━━ Data shown

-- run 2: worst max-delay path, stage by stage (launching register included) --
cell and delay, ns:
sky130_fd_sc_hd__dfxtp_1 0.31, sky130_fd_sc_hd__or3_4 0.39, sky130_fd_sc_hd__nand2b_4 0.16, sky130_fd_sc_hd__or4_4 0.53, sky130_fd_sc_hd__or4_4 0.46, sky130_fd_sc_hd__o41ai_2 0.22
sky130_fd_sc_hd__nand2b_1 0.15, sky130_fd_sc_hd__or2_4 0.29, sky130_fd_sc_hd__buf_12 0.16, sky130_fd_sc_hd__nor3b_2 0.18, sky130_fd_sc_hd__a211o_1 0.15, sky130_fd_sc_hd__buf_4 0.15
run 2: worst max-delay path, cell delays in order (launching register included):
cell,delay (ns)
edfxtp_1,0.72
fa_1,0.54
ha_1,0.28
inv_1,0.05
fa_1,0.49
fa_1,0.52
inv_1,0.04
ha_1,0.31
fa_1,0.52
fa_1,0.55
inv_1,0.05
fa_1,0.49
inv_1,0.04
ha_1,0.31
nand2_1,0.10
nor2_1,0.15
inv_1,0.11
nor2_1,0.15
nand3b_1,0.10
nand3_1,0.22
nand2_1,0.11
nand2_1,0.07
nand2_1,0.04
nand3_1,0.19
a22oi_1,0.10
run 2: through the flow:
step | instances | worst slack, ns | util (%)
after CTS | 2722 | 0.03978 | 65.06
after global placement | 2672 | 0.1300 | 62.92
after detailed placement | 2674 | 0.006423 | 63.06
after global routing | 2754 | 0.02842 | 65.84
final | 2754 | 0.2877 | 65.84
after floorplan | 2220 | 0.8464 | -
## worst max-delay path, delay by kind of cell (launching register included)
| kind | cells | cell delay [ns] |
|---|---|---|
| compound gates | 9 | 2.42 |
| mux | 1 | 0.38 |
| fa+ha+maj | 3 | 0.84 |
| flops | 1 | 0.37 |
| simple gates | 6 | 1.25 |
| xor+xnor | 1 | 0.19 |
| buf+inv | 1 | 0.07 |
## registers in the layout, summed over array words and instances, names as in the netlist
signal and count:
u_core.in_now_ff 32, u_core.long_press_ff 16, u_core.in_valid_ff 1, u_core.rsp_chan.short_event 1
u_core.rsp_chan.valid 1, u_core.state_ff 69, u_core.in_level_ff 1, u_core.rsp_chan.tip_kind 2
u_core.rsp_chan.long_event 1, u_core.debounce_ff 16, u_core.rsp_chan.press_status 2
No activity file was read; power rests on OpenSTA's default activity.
$ cat src/rtl/core/gce_pkg.sv
// Package with the types, sizes and codes shared by the Gini coefficient engine.
`default_nettype none

package gce_pkg;

    localparam int MAX_SAMPLES = 1024;
    localparam int ADDR_W      = $clog2(MAX_SAMPLES);
    localparam int CNT_W       = ADDR_W + 1;
    localparam int SAMPLE_W    = 32;
    localparam int FRAC_SHIFT  = 28;
    localparam int COEF_W      = CNT_W + 2;
    localparam int PROD_W      = COEF_W + SAMPLE_W;
    localparam int ACC_W       = 64;
    localparam int NUM_W       = ACC_W + FRAC_SHIFT;
    localparam int D_W         = 2 * CNT_W;
    localparam int DEN_W       = D_W + SAMPLE_W;
    localparam int DIV_CNT_W   = $clog2(NUM_W);

    localparam logic [1:0] STAT_OK       = 2'd0;
    localparam logic [1:0] STAT_ZERO_DIV = 2'd1;
    localparam logic [1:0] STAT_SAT      = 2'd2;
    localparam logic [1:0] STAT_OVERFLOW = 2'd3;

    typedef struct packed {
        logic signed [31:0] sample_value;
        logic signed [31:0] mean_value;
        logic               last_sample;
    } gini_in_t;

    typedef struct packed {
        logic signed [31:0] gini_value;
        logic [10:0]        sample_count;
        logic [1:0]         status_code;
    } gini_out_t;

    typedef enum logic [3:0] {
        ST_LOAD,
        ST_START,
        ST_RD_J,
        ST_LD_J,
        ST_INNER,
        ST_MUL,
        ST_ACC,
        ST_DEN1,
        ST_DEN2,
        ST_DIV_INIT,
        ST_DIV,
        ST_FINISH
    } state_t;

    typedef struct packed {
        logic load;
        logic rd_j;
        logic ld_j;
        logic inner;
        logic mul;
        logic acc;
        logic den1;
        logic den2;
        logic div_init;
        logic div_step;
        logic out_load;
        logic start;
    } cmd_t;

    typedef struct packed {
        logic last_taken;
        logic ovf;
        logic k_done;
        logic j_done;
        logic zero_div;
        logic div_done;
        logic out_free;
    } stat_t;

endpackage

`default_nettype wire

$ cat src/rtl/core/gce_ctrl.sv
// Controller state machine that sequences loading, ranking, division and output.
`default_nettype none

module gce_ctrl (
    input  wire             clk,
    input  wire             rst_n,
    input  gce_pkg::stat_t  stat,
    output gce_pkg::cmd_t   cmd
);

    gce_pkg::state_t state_reg;
    gce_pkg::state_t state_next;

    always_ff @(posedge clk or negedge rst_n)
    begin
        if (!rst_n)
        begin
            state_reg <= gce_pkg::ST_LOAD;
        end
        else
        begin
            state_reg <= state_next;
        end
    end

    always_comb
    begin
        state_next = state_reg;
        cmd        = '0;
        case (state_reg)
            gce_pkg::ST_LOAD:
            begin
                cmd.load = 1'b1;
                if (stat.last_taken)
                begin
                    state_next = gce_pkg::ST_START;
                end
            end
            gce_pkg::ST_START:
            begin
                cmd.start = 1'b1;
                if (stat.ovf)
                begin
                    state_next = gce_pkg::ST_FINISH;
                end
                else
                begin
                    state_next = gce_pkg::ST_RD_J;
                end
            end
            gce_pkg::ST_RD_J:
            begin
                cmd.rd_j   = 1'b1;
                state_next = gce_pkg::ST_LD_J;
            end
            gce_pkg::ST_LD_J:
            begin
                cmd.ld_j   = 1'b1;
                state_next = gce_pkg::ST_INNER;
            end
            gce_pkg::ST_INNER:
            begin
                cmd.inner = 1'b1;
                if (stat.k_done)
                begin
                    state_next = gce_pkg::ST_MUL;
                end
            end
            gce_pkg::ST_MUL:
            begin
                cmd.mul    = 1'b1;
                state_next = gce_pkg::ST_ACC;
            end
            gce_pkg::ST_ACC:
            begin
                cmd.acc = 1'b1;
                if (stat.j_done)
                begin
                    state_next = gce_pkg::ST_DEN1;
                end
                else
                begin
                    state_next = gce_pkg::ST_RD_J;
                end
            end
            gce_pkg::ST_DEN1:
            begin
                cmd.den1   = 1'b1;
                state_next = gce_pkg::ST_DEN2;
            end
            gce_pkg::ST_DEN2:
            begin
                cmd.den2 = 1'b1;
                if (stat.zero_div)
                begin
                    state_next = gce_pkg::ST_FINISH;
                end
                else
                begin
                    state_next = gce_pkg::ST_DIV_INIT;
                end
            end
            gce_pkg::ST_DIV_INIT:
            begin
                cmd.div_init = 1'b1;
                state_next   = gce_pkg::ST_DIV;
            end
            gce_pkg::ST_DIV:
            begin
                cmd.div_step = 1'b1;
                if (stat.div_done)
                begin
                    state_next = gce_pkg::ST_FINISH;
                end
            end
            gce_pkg::ST_FINISH:
            begin
                if (stat.out_free)
                begin
                    cmd.out_load = 1'b1;
                    state_next   = gce_pkg::ST_LOAD;
                end
            end
            default:
            begin
                state_next = gce_pkg::ST_LOAD;
            end
        endcase
    end

endmodule

`default_nettype wire

$ cat config.mk
export PLATFORM = sky130hd
export DESIGN_NAME = gce_ctrl
export DESIGN_NICKNAME = d
export VERILOG_FILES = /design/src/rtl/core/gce_pkg.sv /design/src/rtl/core/gce_ctrl.sv
export SDC_FILE = /design/constraint.sdc
export NUM_CORES = 1
export LEC_CHECK = 0
export BUFFER_PORTS_ARGS = -buffer_cell sky130_fd_sc_hd__buf_4
export CAP_MARGIN = 40
export CORE_AREA = 2 2 39 41
export CTS_BUF_LIST = sky130_fd_sc_hd__clkbuf_2
export DETAILED_ROUTE_END_ITERATION = 6
export DIE_AREA = 0 0 41 43
export GPL_TIMING_DRIVEN = 0
export HOLD_SLACK_MARGIN = 0.06
export PLACE_DENSITY = 0.64
export SETUP_SLACK_MARGIN = 0.15
export SKIP_CTS_REPAIR_TIMING = 1
export SYNTH_ARGS = -nofsm -noshare
export SYNTH_HDL_FRONTEND = slang
export SYNTH_SLANG_ARGS = --single-unit
$ cat constraint.sdc
create_clock -name clk -period 1.3 [get_ports clk]
set_clock_uncertainty 0.05 [all_clocks]
set_input_delay 0.13 -clock clk [delete_from_list [all_inputs] [get_ports clk]]
set_output_delay 0.13 -clock clk [all_outputs]
set_load 0.005 [all_outputs]
**config.mk**
```make
export PLATFORM = sky130hd
export DESIGN_NAME = stable_priority_queue_unit
export DESIGN_NICKNAME = d
export VERILOG_FILES = /design/src/rtl/spq_pkg.sv /design/src/rtl/spq_ctrl.sv /design/src/rtl/spq_datapath.sv /design/src/rtl/stable_priority_queue_unit.sv
export SDC_FILE = /design/constraint.sdc
export NUM_CORES = 1
export LEC_CHECK = 0
export BUFFER_PORTS_ARGS = -buffer_cell sky130_fd_sc_hd__buf_4
export CAP_MARGIN = 20
export CORE_UTILIZATION = 57
export DETAILED_ROUTE_END_ITERATION = 8
export HOLD_SLACK_MARGIN = 0.12
export PLACE_DENSITY_LB_ADDON = 0.08
export SLEW_MARGIN = 30
export SYNTH_ARGS = -nofsm -noshare
export SYNTH_HDL_FRONTEND = slang
export SYNTH_SLANG_ARGS = --single-unit
```
**constraint.sdc**
```tcl
create_clock -name clk_i -period 4 [get_ports clk_i]
set_clock_uncertainty 0.05 [all_clocks]
set_input_delay 0.4 -clock clk_i [delete_from_list [all_inputs] [get_ports clk_i]]
set_output_delay 0.4 -clock clk_i [all_outputs]
set_load 0.1 [all_outputs]
```
**src/rtl/spq_pkg.sv**
```systemverilog
// Package for the stable priority queue: sizes, request and status codes,
// and the command word from the controller to the datapath.
// No dependencies.
package spq_pkg;

  // Number of queue slots
  localparam int unsigned DEPTH = 16;
  // Slot index and entry count widths
  localparam int unsigned IDX_W = (DEPTH > 1) ? $clog2(DEPTH) : 1;
  localparam int unsigned CNT_W = $clog2(DEPTH + 1);

  // Word field widths
  localparam int unsigned ID_W   = 16;
  localparam int unsigned PRIO_W = 4;
  localparam int unsigned STAT_W = 2;
  localparam int unsigned OCC_W  = 5;

  // Request codes
  localparam logic REQ_ENQ = 1'b0;
  localparam logic REQ_DEQ = 1'b1;

  // Result status codes
  localparam logic [STAT_W-1:0] STAT_ENQUEUED = 2'd0;
  localparam logic [STAT_W-1:0] STAT_DEQUEUED = 2'd1;
  localparam logic [STAT_W-1:0] STAT_EMPTY    = 2'd2;
  localparam logic [STAT_W-1:0] STAT_FULL     = 2'd3;

  // Controller to datapath commands
  typedef struct packed {
    logic load;  // capture the incoming request word
    logic exec;  // apply the held request and register its result
  } spq_cmd_t;

endpackage

```
**src/rtl/spq_ctrl.sv**
```systemverilog
// Controller of the stable priority queue: request/execute state machine
// and output valid. Depends on spq_pkg.
module spq_ctrl (
  input  logic              clk_i,
  input  logic              rst_ni,
  input  logic              in_valid_i,
  output logic              in_stall_o,
  output logic              out_valid_o,
  input  logic              out_stall_i,
  output spq_pkg::spq_cmd_t cmd_o
);

  localparam logic S_IDLE = 1'b0;
  localparam logic S_EXEC = 1'b1;

  logic state_q, state_d;
  logic out_valid_q, out_valid_d;
  logic out_free;

  // Output register can take a new word when empty or being drained
  assign out_free = !out_valid_q || !out_stall_i;

  assign in_stall_o  = (state_q != S_IDLE);
  assign out_valid_o = out_valid_q;

  // Sequence one request: capture, then execute once the output is free
  always_comb begin
    state_d       = state_q;
    out_valid_d   = out_valid_q && out_stall_i;
    cmd_o.load    = 1'b0;
    cmd_o.exec    = 1'b0;
    unique case (state_q)
      S_IDLE: begin
        if (in_valid_i) begin
          cmd_o.load = 1'b1;
          state_d    = S_EXEC;
        end
      end
      S_EXEC: begin
        if (out_free) begin
          cmd_o.exec  = 1'b1;
          out_valid_d = 1'b1;
          state_d     = S_IDLE;
        end
      end
      default: state_d = S_IDLE;
    endcase
  end

  always_ff @(posedge clk_i or negedge rst_ni) begin
    if (!rst_ni) begin
      state_q     <= S_IDLE;
      out_valid_q <= 1'b0;
    end else begin
      state_q     <= state_d;
      out_valid_q <= out_valid_d;
    end
  end

  // Accepted request always moves to execute
  a_accept_exec: assert property (@(posedge clk_i) disable iff (!rst_ni)
    (in_valid_i && !in_stall_o) |=> (state_q == S_EXEC))
    else $error("accepted request did not enter execute");

  // Never overwrite a result word that is still held
  a_no_overwrite: assert property (@(posedge clk_i) disable iff (!rst_ni)
    (out_valid_q && out_stall_i) |-> !cmd_o.exec)
    else $error("execute while result word is stalled");

  // A result word appears only after an execute
  a_valid_source: assert property (@(posedge clk_i) disable iff (!rst_ni)
    $rose(out_valid_q) |-> $past(cmd_o.exec))
    else $error("output valid without execute");

  // Execute only from the execute state
  a_exec_state: assert property (@(posedge clk_i) disable iff (!rst_ni)
    cmd_o.exec |-> (state_q == S_EXEC))
    else $error("execute outside execute state");

endmodule

```
**src/rtl/spq_datapath.sv**
```systemverilog
// Datapath of the stable priority queue: request register, sorted slot row
// with parallel compare-and-shift, entry count and result register.
// Depends on spq_pkg.
module spq_datapath (
  input  logic                              clk_i,
  input  logic                              rst_ni,
  input  spq_pkg::spq_cmd_t                 cmd_i,
  input  logic                              req_type_i,
  input  logic [spq_pkg::ID_W-1:0]          item_id_i,
  input  logic [spq_pkg::PRIO_W-1:0]        priority_req_i,
  output logic [spq_pkg::STAT_W-1:0]        status_o,
  output logic [spq_pkg::ID_W-1:0]          out_id_o,
  output logic [spq_pkg::PRIO_W-1:0]        out_priority_o,
  output logic [spq_pkg::OCC_W-1:0]         occupancy_o
);

  // Held request word
  logic                       req_type_q;
  logic [spq_pkg::ID_W-1:0]   req_id_q;
  logic [spq_pkg::PRIO_W-1:0] req_prio_q;

  // Slot row, front at slot 0
  logic [spq_pkg::ID_W-1:0]   slot_id_q   [spq_pkg::DEPTH];
  logic [spq_pkg::PRIO_W-1:0] slot_prio_q [spq_pkg::DEPTH];
  logic [spq_pkg::ID_W-1:0]   ins_id      [spq_pkg::DEPTH];
  logic [spq_pkg::PRIO_W-1:0] ins_prio    [spq_pkg::DEPTH];
  logic [spq_pkg::ID_W-1:0]   del_id      [spq_pkg::DEPTH];
  logic [spq_pkg::PRIO_W-1:0] del_prio    [spq_pkg::DEPTH];
  logic [spq_pkg::DEPTH-1:0]  keep;

  logic [spq_pkg::CNT_W-1:0]  count_q, count_d;
  logic                       full, empty;

  // Result word
  logic [spq_pkg::STAT_W-1:0] status_q, status_d;
  logic [spq_pkg::ID_W-1:0]   out_id_q, out_id_d;
  logic [spq_pkg::PRIO_W-1:0] out_prio_q, out_prio_d;
  logic [spq_pkg::OCC_W-1:0]  occ_q;

  assign full  = (count_q == spq_pkg::CNT_W'(spq_pkg::DEPTH));
  assign empty = (count_q == '0);

  // Per slot: keep entries of equal or higher priority, insert at the
  // first lower one, shift the rest back; dequeue shifts everything forward
  for (genvar k = 0; k < spq_pkg::DEPTH; k++) begin : g_slot
    assign keep[k] = (spq_pkg::CNT_W'(k) < count_q) && (slot_prio_q[k] >= req_prio_q);

    if (k == 0) begin : g_front
      always_comb begin
        if (keep[k]) begin
          ins_id[k]   = slot_id_q[k];
          ins_prio[k] = slot_prio_q[k];
        end else begin
          ins_id[k]   = req_id_q;
          ins_prio[k] = req_prio_q;
        end
      end
    end else begin : g_rest
      always_comb begin
        if (keep[k]) begin
          ins_id[k]   = slot_id_q[k];
          ins_prio[k] = slot_prio_q[k];
        end else if (keep[k-1]) begin
          ins_id[k]   = req_id_q;
          ins_prio[k] = req_prio_q;
        end else begin
          ins_id[k]   = slot_id_q[k-1];
          ins_prio[k] = slot_prio_q[k-1];
        end
      end
    end

    if (k == spq_pkg::DEPTH - 1) begin : g_back
      assign del_id[k]   = slot_id_q[k];
      assign del_prio[k] = slot_prio_q[k];
    end else begin : g_mid
      assign del_id[k]   = slot_id_q[k+1];
      assign del_prio[k] = slot_prio_q[k+1];
    end

    // Update the slot on an accepted enqueue or dequeue
    always_ff @(posedge clk_i) begin
      if (cmd_i.exec) begin
        if (req_type_q == spq_pkg::REQ_ENQ && !full) begin
          slot_id_q[k]   <= ins_id[k];
          slot_prio_q[k] <= ins_prio[k];
        end else if (req_type_q == spq_pkg::REQ_DEQ && !empty) begin
          slot_id_q[k]   <= del_id[k];
          slot_prio_q[k] <= del_prio[k];
        end
      end
    end
  end

  // Result word and next count
  always_comb begin
    count_d    = count_q;
    out_id_d   = '0;
    out_prio_d = '0;
    if (req_type_q == spq_pkg::REQ_ENQ) begin
      if (full) begin
        status_d = spq_pkg::STAT_FULL;
      end else begin
        status_d = spq_pkg::STAT_ENQUEUED;
        count_d  = count_q + 1'b1;
      end
    end else begin
      if (empty) begin
        status_d = spq_pkg::STAT_EMPTY;
      end else begin
        status_d   = spq_pkg::STAT_DEQUEUED;
        out_id_d   = slot_id_q[0];
        out_prio_d = slot_prio_q[0];
        count_d    = count_q - 1'b1;
      end
    end
  end

  // Capture the request word
  always_ff @(posedge clk_i) begin
    if (cmd_i.load) begin
      req_type_q <= req_type_i;
      req_id_q   <= item_id_i;
      req_prio_q <= priority_req_i;
    end
  end

  // Register the result word
  always_ff @(posedge clk_i) begin
    if (cmd_i.exec) begin
      status_q   <= status_d;
      out_id_q   <= out_id_d;
      out_prio_q <= out_prio_d;
      occ_q      <= spq_pkg::OCC_W'(count_d);
    end
  end

  // Entry count
  always_ff @(posedge clk_i or negedge rst_ni) begin
    if (!rst_ni) begin
      count_q <= '0;
    end else if (cmd_i.exec) begin
      count_q <= count_d;
    end
  end

  assign status_o       = status_q;
  assign out_id_o       = out_id_q;
  assign out_priority_o = out_prio_q;
  assign occupancy_o    = occ_q;

endmodule

```
**src/rtl/stable_priority_queue_unit.sv**
```systemverilog
// Stable priority queue of spq_pkg::DEPTH entries (id and 4-bit priority).
// Request channel: in_valid_i / in_stall_o with req_type_i, item_id_i and
// priority_req_i; a word is taken at a clock edge with valid high and stall low.
// Result channel: out_valid_o / out_stall_i with status_o, out_id_o,
// out_priority_o and occupancy_o; exactly one result word per request.
// Enqueue places the entry behind all stored entries of equal or higher
// priority, so higher priority leaves first and ties leave in arrival order.
// Enqueue into a full queue drops the entry (status full); dequeue from an
// empty queue reports empty. out_id_o and out_priority_o are zero unless
// an entry was dequeued.
// Timing: a request is registered at acceptance, the slot row is compared and
// shifted in parallel in the execute state, and the result lands in the output
// register once that register is free. A new request is not taken until the
// previous one has executed; the capture/execute sequence of the controller
// sets this.
// When the receiver stalls, the result word holds; the next request is still
// accepted and waits in the request register until the output frees up.
// Reset (rst_ni low, asynchronous) empties the queue and drops any result.
module stable_priority_queue_unit (
  input  logic                          clk_i,
  input  logic                          rst_ni,
  input  logic                          in_valid_i,
  output logic                          in_stall_o,
  input  logic                          req_type_i,
  input  logic [spq_pkg::ID_W-1:0]      item_id_i,
  input  logic [spq_pkg::PRIO_W-1:0]    priority_req_i,
  output logic                          out_valid_o,
  input  logic                          out_stall_i,
  output logic [spq_pkg::STAT_W-1:0]    status_o,
  output logic [spq_pkg::ID_W-1:0]      out_id_o,
  output logic [spq_pkg::PRIO_W-1:0]    out_priority_o,
  output logic [spq_pkg::OCC_W-1:0]     occupancy_o
);

  spq_pkg::spq_cmd_t cmd;

  // Request sequencing and output handshake
  spq_ctrl u_ctrl (
    .clk_i       (clk_i),
    .rst_ni      (rst_ni),
    .in_valid_i  (in_valid_i),
    .in_stall_o  (in_stall_o),
    .out_valid_o (out_valid_o),
    .out_stall_i (out_stall_i),
    .cmd_o       (cmd)
  );

  // Slot row and result word
  spq_datapath u_datapath (
    .clk_i          (clk_i),
    .rst_ni         (rst_ni),
    .cmd_i          (cmd),
    .req_type_i     (req_type_i),
    .item_id_i      (item_id_i),
    .priority_req_i (priority_req_i),
    .status_o       (status_o),
    .out_id_o       (out_id_o),
    .out_priority_o (out_priority_o),
    .occupancy_o    (occupancy_o)
  );

endmodule
```
[src/hw/rtl/um_instruction_execute_unit.sv]
// Execute core of a 32-bit, 8-register universal machine.
// Slave channel (s_axis_*): one transfer per item. tuser = kind
// (0 instruction, 1 response value for the pending register).
// tdata = {response_value, instruction_word}, instruction in the low word.
// Master channel (m_axis_*): one transfer per executed instruction,
// tdata = request_code[3:0], operand_first, operand_second,
// operand_third, next_fetch_address, packed from the lowest bit, 4 pad
// bits at the top. Responses and ignored instructions produce nothing.
// Each item passes through decode and commit; a divide also runs the
// 32 steps of the one-bit-per-cycle restoring divider between them.
// One item at a time: a new item is accepted once the previous one has
// committed.
// Reset (synchronous, i_rst_n low) clears the register file, counter,
// pending state and output valid.
// A stalled receiver holds the result steady; the next item is still
// accepted and decoded, but its commit waits until the result is taken.
module um_instruction_execute_unit import umie_pkg::*; (
    input  logic          i_clk,
    input  logic          i_rst_n,
    input  logic          s_axis_tvalid,
    output logic          s_axis_tready,
    input  logic [63:0]   s_axis_tdata,  // instruction_word, response_value
    input  logic          s_axis_tuser,  // kind
    output logic          m_axis_tvalid,
    input  logic          m_axis_tready,
    // request_code, operand_first, operand_second, operand_third, next_fetch_address
    output logic [135:0]  m_axis_tdata
);

    t_cmd       w_cmd;
    t_status    w_status;
    logic [3:0] w_code;
    t_word      w_op1, w_op2, w_op3, w_next;

    umie_control u_ctrl (
        .i_clk(i_clk), .i_rst_n(i_rst_n),
        .i_in_valid(s_axis_tvalid), .o_in_ready(s_axis_tready),
        .i_out_ready(m_axis_tready), .i_status(w_status), .o_cmd(w_cmd)
    );

    umie_datapath u_dp (
        .i_clk(i_clk), .i_rst_n(i_rst_n), .i_cmd(w_cmd),
        .i_kind(s_axis_tuser), .i_word(s_axis_tdata[31:0]),
        .i_resp(s_axis_tdata[63:32]), .o_status(w_status),
        .o_code(w_code), .o_op1(w_op1), .o_op2(w_op2), .o_op3(w_op3),
        .o_next(w_next)
    );

    assign m_axis_tvalid = w_status.out_valid;
    assign m_axis_tdata  = {4'b0, w_next, w_op3, w_op2, w_op1, w_code};

endmodule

━━━━

Task to complete: Begin at the first line of the material above. Transcribe each line exactly, ending with the line that contains "nand2_1,0.11".

Finished task:
-- run 2: worst max-delay path, stage by stage (launching register included) --
cell and delay, ns:
sky130_fd_sc_hd__dfxtp_1 0.31, sky130_fd_sc_hd__or3_4 0.39, sky130_fd_sc_hd__nand2b_4 0.16, sky130_fd_sc_hd__or4_4 0.53, sky130_fd_sc_hd__or4_4 0.46, sky130_fd_sc_hd__o41ai_2 0.22
sky130_fd_sc_hd__nand2b_1 0.15, sky130_fd_sc_hd__or2_4 0.29, sky130_fd_sc_hd__buf_12 0.16, sky130_fd_sc_hd__nor3b_2 0.18, sky130_fd_sc_hd__a211o_1 0.15, sky130_fd_sc_hd__buf_4 0.15
run 2: worst max-delay path, cell delays in order (launching register included):
cell,delay (ns)
edfxtp_1,0.72
fa_1,0.54
ha_1,0.28
inv_1,0.05
fa_1,0.49
fa_1,0.52
inv_1,0.04
ha_1,0.31
fa_1,0.52
fa_1,0.55
inv_1,0.05
fa_1,0.49
inv_1,0.04
ha_1,0.31
nand2_1,0.10
nor2_1,0.15
inv_1,0.11
nor2_1,0.15
nand3b_1,0.10
nand3_1,0.22
nand2_1,0.11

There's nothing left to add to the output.